Leonardo daVinci

Skalierung der Maßleiste

Diese Maßleiste gibt Rätsel auf. Auch, dass es eine solche überhaupt gibt. Allein das ist schon außergewöhnlich, denn normalerweise geschehen Messungen für ein Kunstwerk in Vorzeichnungen und im verborgenen Hintergrund. Dann ist da noch diese seltsame Skalierung, die zwar eine gewisse Symmetrie zeigt, aber nicht durchgehend verläuft und dann auch noch verschiedene Abstände zeigt…

Diejenigen, die eine Erklärung für diese seltsam platzierten Abstände zwischen den Markierungen gesucht haben, vermuten einen direkten Bezug zur Figur und zur alten römischen Maßeinheit „Digitus“. Doch so richtig passt beides nicht!

Betrachtet man die hier durchgezogenen Linien, dann treffen davon nur wenige überhaupt die Fingerspitzen und die Zehen, keine davon trifft die eingezeicheten Linien auf den Armen des homo ad quadratum -und sie treffen keinen geometrischen Schnittpunkt zwischen Kreis und Quadrat. Wozu dann diese präsente Maßleiste?

Ähnlich rätselhaft verhält es sich mit der altrömischen Maßeinheit: Digitus. Ein Digitus sind heutige 1,852cm. Bei einer Grundseitenlänge des Quadrates von 18cm sind dies ca. 9,7 digiti. Es passt hier nicht und es passt insbesondere deshalb nicht, weil die Geometrien in ihrer Proportionalität zueinander gebunden sind -wollte man diese vergrößern bzw. verkleinern. Die größeren Abstände, links und rechts auf der Maßleiste, betragen nach heutiger Lesart 0,75cm. Jedoch liegen die Abstände tatsächlich zwischen 0,76 und 0,78cm. Die kleinen Abstände sollen 1/96 =1,875mm der Grundseitenlänge betragen, sie sind im Verhältnis jedoch, mit ca. 1,91mm, signifikant größer…

Was diese Maßleiste allerdings grundsätzlich bewirkt, ist, dass sie zum Messen animiert! Und Interessierte werden -ja, sollen es auch tun. Denn das hat da Vinci auf jeden Fall erreicht -und das haben inzwischen viele, viele Menschen in den letzten 1-2 Jahrhunderten getan.

Hinweis: Gleichgültig, was man heutzutage an dieser Zeichnung ausmessen möchte, Zentimeter und Inches gab es zu da Vincis Zeiten nicht. Und er selbst hatte nämlich das gleiche Problem: Welche Maßeinheit sollte die Grundlage dieser Zeichnung sein? Es gab einfach nichts, was man für eine universelle Längeneinheit hätte heranziehen können. Das war seit Menschengedenken so und änderte sich erst mit der Internationalisierung des metrischen Maßes im Jahre 1875.

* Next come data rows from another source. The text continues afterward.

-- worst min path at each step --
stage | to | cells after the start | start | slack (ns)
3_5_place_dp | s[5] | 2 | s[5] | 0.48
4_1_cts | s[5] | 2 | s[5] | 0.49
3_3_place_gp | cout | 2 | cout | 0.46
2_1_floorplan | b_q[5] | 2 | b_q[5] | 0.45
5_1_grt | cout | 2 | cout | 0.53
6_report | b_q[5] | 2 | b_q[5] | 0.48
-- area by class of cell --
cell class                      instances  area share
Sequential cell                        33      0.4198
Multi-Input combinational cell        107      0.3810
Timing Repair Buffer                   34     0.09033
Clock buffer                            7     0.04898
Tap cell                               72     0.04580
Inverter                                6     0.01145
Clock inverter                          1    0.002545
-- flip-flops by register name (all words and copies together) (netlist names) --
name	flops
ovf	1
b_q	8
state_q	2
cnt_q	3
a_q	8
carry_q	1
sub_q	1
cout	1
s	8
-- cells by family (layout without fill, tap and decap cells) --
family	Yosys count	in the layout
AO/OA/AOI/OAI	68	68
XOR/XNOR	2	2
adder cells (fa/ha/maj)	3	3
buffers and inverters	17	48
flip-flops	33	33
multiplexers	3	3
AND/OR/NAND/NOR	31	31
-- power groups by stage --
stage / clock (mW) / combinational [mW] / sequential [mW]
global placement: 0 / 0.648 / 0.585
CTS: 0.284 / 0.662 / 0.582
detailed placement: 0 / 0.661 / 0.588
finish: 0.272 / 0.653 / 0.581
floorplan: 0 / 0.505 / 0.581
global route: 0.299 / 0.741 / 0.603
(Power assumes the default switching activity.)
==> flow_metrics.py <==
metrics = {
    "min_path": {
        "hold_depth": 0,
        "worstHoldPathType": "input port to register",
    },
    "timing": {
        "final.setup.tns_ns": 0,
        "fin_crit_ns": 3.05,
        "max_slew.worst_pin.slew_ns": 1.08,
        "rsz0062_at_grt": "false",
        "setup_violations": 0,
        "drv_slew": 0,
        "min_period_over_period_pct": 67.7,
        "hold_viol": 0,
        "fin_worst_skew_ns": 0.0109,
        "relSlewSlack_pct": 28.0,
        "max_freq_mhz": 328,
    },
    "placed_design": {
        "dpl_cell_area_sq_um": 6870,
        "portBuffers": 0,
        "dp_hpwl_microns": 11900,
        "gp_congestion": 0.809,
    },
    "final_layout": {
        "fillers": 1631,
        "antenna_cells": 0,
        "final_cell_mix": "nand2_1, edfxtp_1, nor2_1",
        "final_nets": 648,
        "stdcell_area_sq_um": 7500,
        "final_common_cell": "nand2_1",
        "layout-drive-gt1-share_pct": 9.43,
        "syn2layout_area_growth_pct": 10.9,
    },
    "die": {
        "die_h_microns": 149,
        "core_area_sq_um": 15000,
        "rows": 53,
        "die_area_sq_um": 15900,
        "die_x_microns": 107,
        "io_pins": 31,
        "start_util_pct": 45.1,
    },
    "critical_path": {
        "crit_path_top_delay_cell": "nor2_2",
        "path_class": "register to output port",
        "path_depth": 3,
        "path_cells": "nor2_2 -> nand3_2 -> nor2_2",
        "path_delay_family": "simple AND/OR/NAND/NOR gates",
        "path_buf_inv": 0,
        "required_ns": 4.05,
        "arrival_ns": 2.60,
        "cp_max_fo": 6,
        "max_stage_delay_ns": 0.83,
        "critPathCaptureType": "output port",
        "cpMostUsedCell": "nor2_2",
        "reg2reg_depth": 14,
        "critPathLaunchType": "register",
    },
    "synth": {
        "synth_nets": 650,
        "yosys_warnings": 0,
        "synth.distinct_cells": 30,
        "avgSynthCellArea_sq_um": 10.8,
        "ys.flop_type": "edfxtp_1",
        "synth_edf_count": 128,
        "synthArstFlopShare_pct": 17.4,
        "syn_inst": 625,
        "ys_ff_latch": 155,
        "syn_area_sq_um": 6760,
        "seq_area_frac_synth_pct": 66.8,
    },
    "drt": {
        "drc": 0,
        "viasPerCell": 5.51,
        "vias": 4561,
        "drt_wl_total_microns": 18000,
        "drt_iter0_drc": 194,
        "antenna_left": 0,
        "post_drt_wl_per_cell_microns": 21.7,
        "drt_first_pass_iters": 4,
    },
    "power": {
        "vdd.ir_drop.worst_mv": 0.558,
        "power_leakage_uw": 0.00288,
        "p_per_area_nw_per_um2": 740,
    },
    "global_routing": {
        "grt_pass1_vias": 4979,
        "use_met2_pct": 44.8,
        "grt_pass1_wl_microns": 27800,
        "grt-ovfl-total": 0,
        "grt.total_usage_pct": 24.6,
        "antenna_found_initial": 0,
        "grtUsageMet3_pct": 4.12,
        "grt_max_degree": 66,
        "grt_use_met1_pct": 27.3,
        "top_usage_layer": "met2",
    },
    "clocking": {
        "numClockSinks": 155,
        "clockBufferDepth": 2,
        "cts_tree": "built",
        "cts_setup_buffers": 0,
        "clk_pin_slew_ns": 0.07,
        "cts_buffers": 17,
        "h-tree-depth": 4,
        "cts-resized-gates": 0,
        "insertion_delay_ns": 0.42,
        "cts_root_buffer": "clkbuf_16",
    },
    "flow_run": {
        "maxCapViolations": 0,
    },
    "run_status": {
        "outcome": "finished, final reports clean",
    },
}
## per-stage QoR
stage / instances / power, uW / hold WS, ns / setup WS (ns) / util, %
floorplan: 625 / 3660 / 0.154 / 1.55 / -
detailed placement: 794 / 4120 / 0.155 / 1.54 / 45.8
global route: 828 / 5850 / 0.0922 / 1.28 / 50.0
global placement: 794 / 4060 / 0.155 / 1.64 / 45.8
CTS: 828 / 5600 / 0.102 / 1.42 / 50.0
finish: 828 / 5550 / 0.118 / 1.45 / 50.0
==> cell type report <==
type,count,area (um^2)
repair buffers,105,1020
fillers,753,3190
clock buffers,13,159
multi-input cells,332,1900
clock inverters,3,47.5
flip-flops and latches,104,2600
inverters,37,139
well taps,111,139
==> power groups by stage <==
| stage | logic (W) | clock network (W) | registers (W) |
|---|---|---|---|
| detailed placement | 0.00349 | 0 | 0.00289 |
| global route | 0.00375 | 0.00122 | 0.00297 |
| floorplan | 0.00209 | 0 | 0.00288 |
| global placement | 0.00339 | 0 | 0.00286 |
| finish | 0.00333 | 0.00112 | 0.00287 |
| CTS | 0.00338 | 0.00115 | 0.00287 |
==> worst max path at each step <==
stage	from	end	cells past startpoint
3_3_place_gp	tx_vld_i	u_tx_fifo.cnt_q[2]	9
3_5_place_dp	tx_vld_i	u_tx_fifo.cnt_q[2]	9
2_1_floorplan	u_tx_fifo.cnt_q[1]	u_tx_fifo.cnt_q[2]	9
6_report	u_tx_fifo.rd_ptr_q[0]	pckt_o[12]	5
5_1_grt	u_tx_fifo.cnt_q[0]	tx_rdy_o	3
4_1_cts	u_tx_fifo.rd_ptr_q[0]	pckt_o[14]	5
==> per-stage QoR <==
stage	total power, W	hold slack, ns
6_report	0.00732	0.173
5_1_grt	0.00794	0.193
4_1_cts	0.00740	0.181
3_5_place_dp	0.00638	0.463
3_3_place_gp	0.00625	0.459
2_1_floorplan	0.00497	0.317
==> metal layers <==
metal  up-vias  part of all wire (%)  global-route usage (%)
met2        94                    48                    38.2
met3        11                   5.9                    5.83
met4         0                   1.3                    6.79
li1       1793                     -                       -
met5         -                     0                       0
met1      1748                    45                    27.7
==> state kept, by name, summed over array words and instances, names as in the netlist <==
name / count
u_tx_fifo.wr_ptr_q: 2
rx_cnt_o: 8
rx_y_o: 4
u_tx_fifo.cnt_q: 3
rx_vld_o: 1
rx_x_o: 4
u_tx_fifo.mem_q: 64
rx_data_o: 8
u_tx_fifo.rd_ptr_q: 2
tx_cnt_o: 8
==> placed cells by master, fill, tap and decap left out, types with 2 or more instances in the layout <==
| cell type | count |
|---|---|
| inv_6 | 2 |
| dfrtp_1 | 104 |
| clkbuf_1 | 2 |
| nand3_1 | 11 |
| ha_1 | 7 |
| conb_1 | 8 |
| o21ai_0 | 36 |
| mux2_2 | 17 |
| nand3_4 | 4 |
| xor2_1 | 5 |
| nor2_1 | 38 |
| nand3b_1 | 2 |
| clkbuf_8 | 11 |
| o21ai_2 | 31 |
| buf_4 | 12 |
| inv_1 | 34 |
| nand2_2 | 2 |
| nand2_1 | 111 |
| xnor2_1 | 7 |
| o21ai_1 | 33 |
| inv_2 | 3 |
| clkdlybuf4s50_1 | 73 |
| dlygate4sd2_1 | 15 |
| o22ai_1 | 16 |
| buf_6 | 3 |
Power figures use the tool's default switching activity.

Körperteile des Menschen wurden immer schon als Maßeinheiten verwendet (…man hatte sie immer dabei…). Könnte es aber sein, dass etwa das Verhältnis zweier Geometrien zueinander als Einheitsmaß geeignet wäre? Zweier gegensätzlicher Grundgeometrien, die nach einer Gesetzmäßigkeit immer im proportionalen Verhältnis zueinander stehen? Das könnte funktionieren…

Das einzige Maß, welches dahingehend exakt abgeleitet werden konnte, war der Goldene Schnitt! Wollte da Vinci etwa mittels dieser umfassenden Zeichnung, genau diesen zur allgemeingültigen Maßeinheit erheben? Es wäre dann ein universelles Längenmaß, mathematisch eindeutig formuliert, vom  Menschen abgeleitet -und vielleicht mit der Vervielfältigung* dieser Zeichnung bald überall gültig?

*Johannes Gutenberg aus Mainz hat den Buchdruck bereits gegen ca. 1450 so perfektioniert, dass ab ca. 1452 -dem Geburtsjahr da Vincis- die sog. Gutenbergbibel gedruckt werden konnte. Diese technische Innovation verbreitete sich wie ein Lauffeuer innerhalb Europas.